To address this problem, NIH Director's High-Risk, High Reward Early Independence Award recipient Andrew Stergachis M.D., Ph.D. at the University of Washington School of Medicine, and his research team developed cutting-edge technology that reveals genetic disruptions that can be missed by conventional methods.
The team turned to multi-omics – an approach that looks beyond DNA sequence alone to uncover mutations that cause disease. While DNA contains basic genetic code, multi-omics combines layers of biological information – changes to DNA structure, interactions between DNA and other molecules, and other gene activity – to provide a more complete picture of how cells work. While multi-omics is not new, Dr. Stergachis’s group transformed the approach by pairing it with long-read sequencing, a technique that reads longer stretches of DNA at once. This let them gather several types of information from the same sample more accurately, reducing noise and improving resolution.

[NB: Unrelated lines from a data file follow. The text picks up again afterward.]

**src/sawt_pkg.sv**
```systemverilog
// constants, field layout and decode helpers for the sram wait timing block
package sawt_pkg;

    // ------------------------------------------------------------------
    // wait control word layout
    // ------------------------------------------------------------------
    localparam int unsigned WW_LSB   = 16;   // write_wait_count [18:16]
    localparam int unsigned SW_LSB   = 11;   // setup delay [12:11]
    localparam int unsigned WR_LSB   = 7;    // access wait [10:7]
    localparam int unsigned WM_POS   = 6;    // external_wait_mask
    localparam int unsigned HW_LSB   = 0;    // hold delay [1:0]
    localparam int unsigned RSV_LSB  = 2;    // reserved [5:2]

    localparam logic [31:0] CFG_RW_MASK = 32'h0007_1fc3;
    localparam logic [31:0] CFG_RESET   = 32'h0000_0540;
    localparam logic [3:0]  WR_RESET    = 4'ha;

    // counter width: longest phase is 2*24+2 clocks
    localparam int unsigned CNT_W = 6;

    // ------------------------------------------------------------------
    // state encoding, gray along idle-setup-strobe-hold
    // ------------------------------------------------------------------
    typedef enum logic [2:0] {
        ST_IDLE   = 3'h0,
        ST_SETUP  = 3'h1,
        ST_STROBE = 3'h3,
        ST_HOLD   = 3'h2,
        ST_EWAIT  = 3'h7
    } sawt_state_t;

    // access wait code to bus cycles; prohibited codes clamp to 24
    function automatic logic [4:0] wait_decode(input logic [3:0] code);
        logic [4:0] res;
        res = 5'h18;
        unique case (code)
            4'h0, 4'h1, 4'h2, 4'h3,
            4'h4, 4'h5, 4'h6: res = {1'b0, code};
            4'h7:             res = 5'h08;
            4'h8:             res = 5'h0a;
            4'h9:             res = 5'h0c;
            4'ha:             res = 5'h0e;
            4'hb:             res = 5'h12;
            default:          res = 5'h18;
        endcase
        return res;
    endfunction : wait_decode

    // effective wait for an access, write field overriding when nonzero
    function automatic logic [4:0] access_wait(input logic       write,
                                               input logic [3:0] wr,
                                               input logic [2:0] ww);
        logic [4:0] res;
        res = wait_decode(wr);
        if (write && (ww != 3'h0))
        begin
            res = {2'h0, ww - 3'h1};
        end
        return res;
    endfunction : access_wait

endpackage : sawt_pkg

```
**src/sawt_cnt_if.sv**
```systemverilog
// carrier between the access sequencer and its phase counter
`timescale 1ns/1ns
interface sawt_cnt_if #(parameter int unsigned CNT_W = 6);
    logic             load;
    logic [CNT_W-1:0] load_val;
    logic             expired;

    modport ctl (output load, output load_val, input expired);
    modport cnt (input load, input load_val, output expired);
endinterface : sawt_cnt_if

```
**src/sawt_phase_cnt.sv**
```systemverilog
// down counter that times each phase of an access
`timescale 1ns/1ns
module sawt_phase_cnt #(
    parameter int unsigned CNT_W = 6
) (
    input  wire logic clock_i,
    input  wire logic srst_i,
    sawt_cnt_if.cnt   cnt_if
);

    logic [CNT_W-1:0] cnt_reg;
    logic [CNT_W-1:0] cnt_next;

    // ------------------------------------------------------------------
    // count down to zero and hold there
    // ------------------------------------------------------------------
    always_comb
    begin
        cnt_next = cnt_reg;
        if (cnt_if.load)
        begin
            cnt_next = cnt_if.load_val;
        end
        else if (cnt_reg != '0)
        begin
            cnt_next = cnt_reg - CNT_W'(1);
        end
    end

    always_ff @(posedge clock_i)
    begin
        if (srst_i)
        begin
            cnt_reg <= '0;
        end
        else
        begin
            cnt_reg <= cnt_next;
        end
    end

    // a loaded value n expires n+1 cycles later
    assign cnt_if.expired = (cnt_reg == '0);

endmodule : sawt_phase_cnt

```
**src/sawt_access_ctrl.sv**
```systemverilog
// access sequencer for one normal-space sram chip-select area
`timescale 1ns/1ns
module sawt_access_ctrl #(
    parameter int unsigned ADDR_W = 26
) (
    input  wire logic              clock_i,
    input  wire logic              srst_i,
    input  wire logic              cfg_we_i,
    input  wire logic [31:0]       cfg_wdata_i,
    output logic      [31:0]       cfg_rdata_o,
    input  wire logic              acc_req_i,
    input  wire logic              acc_write_i,
    input  wire logic [ADDR_W-1:0] acc_addr_i,
    output logic                   busy_o,
    output logic                   done_o,
    input  wire logic              ext_wait_i,
    output logic [ADDR_W-1:0]      addr_o,
    output logic                   area_chip_select_n_o,
    output logic                   rd_n_o,
    output logic                   we_n_o
);

    localparam int unsigned CW = sawt_pkg::CNT_W;

    // ------------------------------------------------------------------
    // wait control word
    // ------------------------------------------------------------------
    logic [31:0] cfg_reg;
    logic [31:0] cfg_next;
    logic [3:0]  wr_fld;
    logic [2:0]  ww_fld;
    logic [1:0]  sw_fld;
    logic [1:0]  hw_fld;
    logic        wm_fld;

    // writable bits only; reserved bits stay zero
    always_comb
    begin
        cfg_next = cfg_reg;
        if (cfg_we_i)
        begin
            cfg_next = cfg_wdata_i & sawt_pkg::CFG_RW_MASK;
        end
    end

    always_ff @(posedge clock_i)
    begin
        if (srst_i)
        begin
            cfg_reg <= sawt_pkg::CFG_RESET;
        end
        else
        begin
            cfg_reg <= cfg_next;
        end
    end

    assign wr_fld = cfg_reg[sawt_pkg::WR_LSB +: 4];
    assign ww_fld = cfg_reg[sawt_pkg::WW_LSB +: 3];
    assign sw_fld = cfg_reg[sawt_pkg::SW_LSB +: 2];
    assign hw_fld = cfg_reg[sawt_pkg::HW_LSB +: 2];
    assign wm_fld = cfg_reg[sawt_pkg::WM_POS];
    assign cfg_rdata_o = cfg_reg;

    // ------------------------------------------------------------------
    // access sequencer
    // ------------------------------------------------------------------
    sawt_cnt_if #(.CNT_W(CW)) cnt_if ();

    sawt_phase_cnt #(.CNT_W(CW)) u_cnt (
        .clock_i (clock_i),
        .srst_i  (srst_i),
        .cnt_if  (cnt_if)
    );

    sawt_pkg::sawt_state_t state_reg, state_next;
    logic              wr_reg, wr_next;
    logic              mask_reg, mask_next;
    logic [4:0]        wait_reg, wait_next;
    logic [1:0]        hold_reg, hold_next;
    logic [ADDR_W-1:0] addr_reg, addr_next;
    logic              cs_n_reg, cs_n_next;
    logic              rd_n_reg, rd_n_next;
    logic              we_n_reg, we_n_next;
    logic              busy_reg, busy_next;
    logic              done_reg, done_next;
    logic              stb_on;

    // settings are snapshotted at the take so a mid-access write is safe
    always_comb
    begin
        state_next       = state_reg;
        wr_next          = wr_reg;
        mask_next        = mask_reg;
        wait_next        = wait_reg;
        hold_next        = hold_reg;
        addr_next        = addr_reg;
        done_next        = 1'b0;
        cnt_if.load      = 1'b0;
        cnt_if.load_val  = '0;
        unique case (state_reg)
            sawt_pkg::ST_IDLE:
            begin
                if (acc_req_i)
                begin
                    wr_next    = acc_write_i;
                    mask_next  = wm_fld;
                    wait_next  = sawt_pkg::access_wait(acc_write_i, wr_fld,
                                                       ww_fld);
                    hold_next  = hw_fld;
                    addr_next  = acc_addr_i;
                    cnt_if.load     = 1'b1;
                    cnt_if.load_val = {3'h0, sw_fld, 1'b0};
                    state_next = sawt_pkg::ST_SETUP;
                end
            end
            sawt_pkg::ST_SETUP:
            begin
                if (cnt_if.expired)
                begin
                    // one base cycle plus the waits, in half cycles
                    cnt_if.load     = 1'b1;
                    cnt_if.load_val = {wait_reg, 1'b1};
                    state_next = sawt_pkg::ST_STROBE;
                end
            end
            sawt_pkg::ST_STROBE:
            begin
                if (cnt_if.expired)
                begin
                    // wait sampled even after zero waits
                    if (!mask_reg && ext_wait_i)
                    begin
                        state_next = sawt_pkg::ST_EWAIT;
                    end
                    else
                    begin
                        cnt_if.load     = 1'b1;
                        cnt_if.load_val = {3'h0, hold_reg, 1'b0};
                        state_next = sawt_pkg::ST_HOLD;
                    end
                end
            end
            sawt_pkg::ST_EWAIT:
            begin
                if (!ext_wait_i)
                begin
                    cnt_if.load     = 1'b1;
                    cnt_if.load_val = {3'h0, hold_reg, 1'b0};
                    state_next = sawt_pkg::ST_HOLD;
                end
            end
            sawt_pkg::ST_HOLD:
            begin
                if (cnt_if.expired)
                begin
                    done_next  = 1'b1;
                    state_next = sawt_pkg::ST_IDLE;
                end
            end
            default:
            begin
                state_next = sawt_pkg::ST_IDLE;
            end
        endcase
    end

    // pins follow the next state so they leave a flip-flop directly
    always_comb
    begin
        stb_on    = (state_next == sawt_pkg::ST_STROBE) ||
                    (state_next == sawt_pkg::ST_EWAIT);
        busy_next = (state_next != sawt_pkg::ST_IDLE);
        cs_n_next = !busy_next;
        rd_n_next = !(stb_on && !wr_next);
        we_n_next = !(stb_on && wr_next);
    end

    always_ff @(posedge clock_i)
    begin
        if (srst_i)
        begin
            state_reg <= sawt_pkg::ST_IDLE;
            wr_reg    <= 1'b0;
            mask_reg  <= 1'b1;
            wait_reg  <= '0;
            hold_reg  <= '0;
            addr_reg  <= '0;
            cs_n_reg  <= 1'b1;
            rd_n_reg  <= 1'b1;
            we_n_reg  <= 1'b1;
            busy_reg  <= 1'b0;
            done_reg  <= 1'b0;
        end
        else
        begin
            state_reg <= state_next;
            wr_reg    <= wr_next;
            mask_reg  <= mask_next;
            wait_reg  <= wait_next;
            hold_reg  <= hold_next;
            addr_reg  <= addr_next;
            cs_n_reg  <= cs_n_next;
            rd_n_reg  <= rd_n_next;
            we_n_reg  <= we_n_next;
            busy_reg  <= busy_next;
            done_reg  <= done_next;
        end
    end

    assign addr_o               = addr_reg;
    assign area_chip_select_n_o = cs_n_reg;
    assign rd_n_o               = rd_n_reg;
    assign we_n_o               = we_n_reg;
    assign busy_o               = busy_reg;
    assign done_o               = done_reg;

    // ------------------------------------------------------------------
    // checks
    // ------------------------------------------------------------------
    logic       stb_n;
    logic [6:0] stb_len_reg;
    logic [6:0] ph_len_reg;
    logic [1:0] sw_lat_reg;

    assign stb_n = rd_n_reg & we_n_reg;

    // helpers: strobe width and strobe-off width inside a select
    always_ff @(posedge clock_i)
    begin
        if (srst_i)
        begin
            stb_len_reg <= '0;
            ph_len_reg  <= '0;
            sw_lat_reg  <= '0;
        end
        else
        begin
            stb_len_reg <= stb_n ? 7'h00 : stb_len_reg + 7'h01;
            ph_len_reg  <= (cs_n_reg || !stb_n) ? 7'h00 : ph_len_reg + 7'h01;
            if (state_reg == sawt_pkg::ST_IDLE && acc_req_i)
            begin
                sw_lat_reg <= sw_fld;
            end
        end
    end

    property p_wait_rst;
        @(posedge clock_i) $past(srst_i) && !srst_i |->
            cfg_rdata_o[sawt_pkg::WR_LSB +: 4] == 4'ha &&
            cfg_rdata_o[sawt_pkg::WM_POS] == 1'b1;
    endproperty
    a_wait_rst: assert property (p_wait_rst)
        else $error("wait fields wrong after reset");

    // own table, so a slip in the shared decode cannot hide itself
    localparam logic [4:0] WAIT_TAB [16] = '{
        5'h00, 5'h01, 5'h02, 5'h03, 5'h04, 5'h05, 5'h06, 5'h08,
        5'h0a, 5'h0c, 5'h0e, 5'h12, 5'h18, 5'h18, 5'h18, 5'h18
    };

    property p_read_wait;
        @(posedge clock_i) disable iff (srst_i)
            $rose(busy_reg) && (!wr_reg || $past(ww_fld) == 3'h0) |->
            wait_reg == WAIT_TAB[$past(wr_fld)];
    endproperty
    a_read_wait: assert property (p_read_wait)
        else $error("read wait count mis-decoded");

    property p_write_wait;
        @(posedge clock_i) disable iff (srst_i)
            $rose(busy_reg) && wr_reg && $past(ww_fld) != 3'h0 |->
            int'(wait_reg) == int'($past(ww_fld)) - 1;
    endproperty
    a_write_wait: assert property (p_write_wait)
        else $error("write wait override wrong");

    property p_masked;
        @(posedge clock_i) disable iff (srst_i)
            $rose(stb_n) && !cs_n_reg && mask_reg |->
            int'(stb_len_reg) == 2 * int'(wait_reg) + 2;
    endproperty
    a_masked: assert property (p_masked)
        else $error("masked strobe width wrong");

    property p_zero_wait;
        @(posedge clock_i) disable iff (srst_i)
            state_reg == sawt_pkg::ST_STROBE && cnt_if.expired &&
            !mask_reg && ext_wait_i |=>
            !stb_n ##1 (stb_n == !$past(ext_wait_i));
    endproperty
    a_zero_wait: assert property (p_zero_wait)
        else $error("external wait did not stretch strobe");

    property p_rsv;
        @(posedge clock_i) disable iff (srst_i)
            cfg_rdata_o[sawt_pkg::RSV_LSB +: 4] == 4'h0;
    endproperty
    a_rsv: assert property (p_rsv)
        else $error("reserved bits not zero");

    property p_hold;
        @(posedge clock_i) disable iff (srst_i)
            $rose(cs_n_reg) |->
            int'(ph_len_reg) == 2 * int'(hold_reg) + 1 && done_reg;
    endproperty
    a_hold: assert property (p_hold)
        else $error("hold delay wrong");

    property p_setup;
        @(posedge clock_i) disable iff (srst_i)
            $fell(stb_n) |->
            int'(ph_len_reg) == 2 * int'(sw_lat_reg) + 1;
    endproperty
    a_setup: assert property (p_setup)
        else $error("setup delay wrong");

    property p_ewait_hold;
        @(posedge clock_i) disable iff (srst_i)
            state_reg == sawt_pkg::ST_EWAIT && ext_wait_i |=> !stb_n;
    endproperty
    a_ewait_hold: assert property (p_ewait_hold)
        else $error("strobe released under external wait");

    property p_ewait_end;
        @(posedge clock_i) disable iff (srst_i)
            state_reg == sawt_pkg::ST_EWAIT && !ext_wait_i |=>
            stb_n ##1 !cs_n_reg || done_reg;
    endproperty
    a_ewait_end: assert property (p_ewait_end)
        else $error("strobe not released after external wait");

    c_read:  cover property (@(posedge clock_i) $rose(busy_reg) && !wr_reg);
    c_write: cover property (@(posedge clock_i) $rose(busy_reg) && wr_reg);
    c_ewait: cover property (@(posedge clock_i)
                             state_reg == sawt_pkg::ST_EWAIT);
    c_b2b:   cover property (@(posedge clock_i) done_reg ##1 $fell(cs_n_reg));

endmodule : sawt_access_ctrl

```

The research group applied their technology to cells from a 9-month-old patient suffering from an undiagnosed disease to determine the likely genetic cause. A genetic anomaly had already been discovered in this patient’s cells, but the team discovered that this anomaly disrupted other genes in ways researchers had not previously recognized. The patient had a large chromosome rearrangement where one chromosome had broken and fused with a different chromosome. Using their new multi-omics technology, the team identified four genes that were disrupted due to this break that traditional approaches failed to detect. Like falling dominoes, these additional genetic disruptions likely led to deficiencies in the cells, helping explain the patient’s symptoms. Their multi-omic approach was crucial for this discovery and for the identification of a new genetic disorder.
In combining multiple data types, Dr. Stergachis’s group created a tool that will help researchers and clinicians build a more complete picture of how mutations disrupt normal biology. This integrated strategy marks a major advancement in diagnosing hard-to-detect genetic conditions and guiding more personalized treatments.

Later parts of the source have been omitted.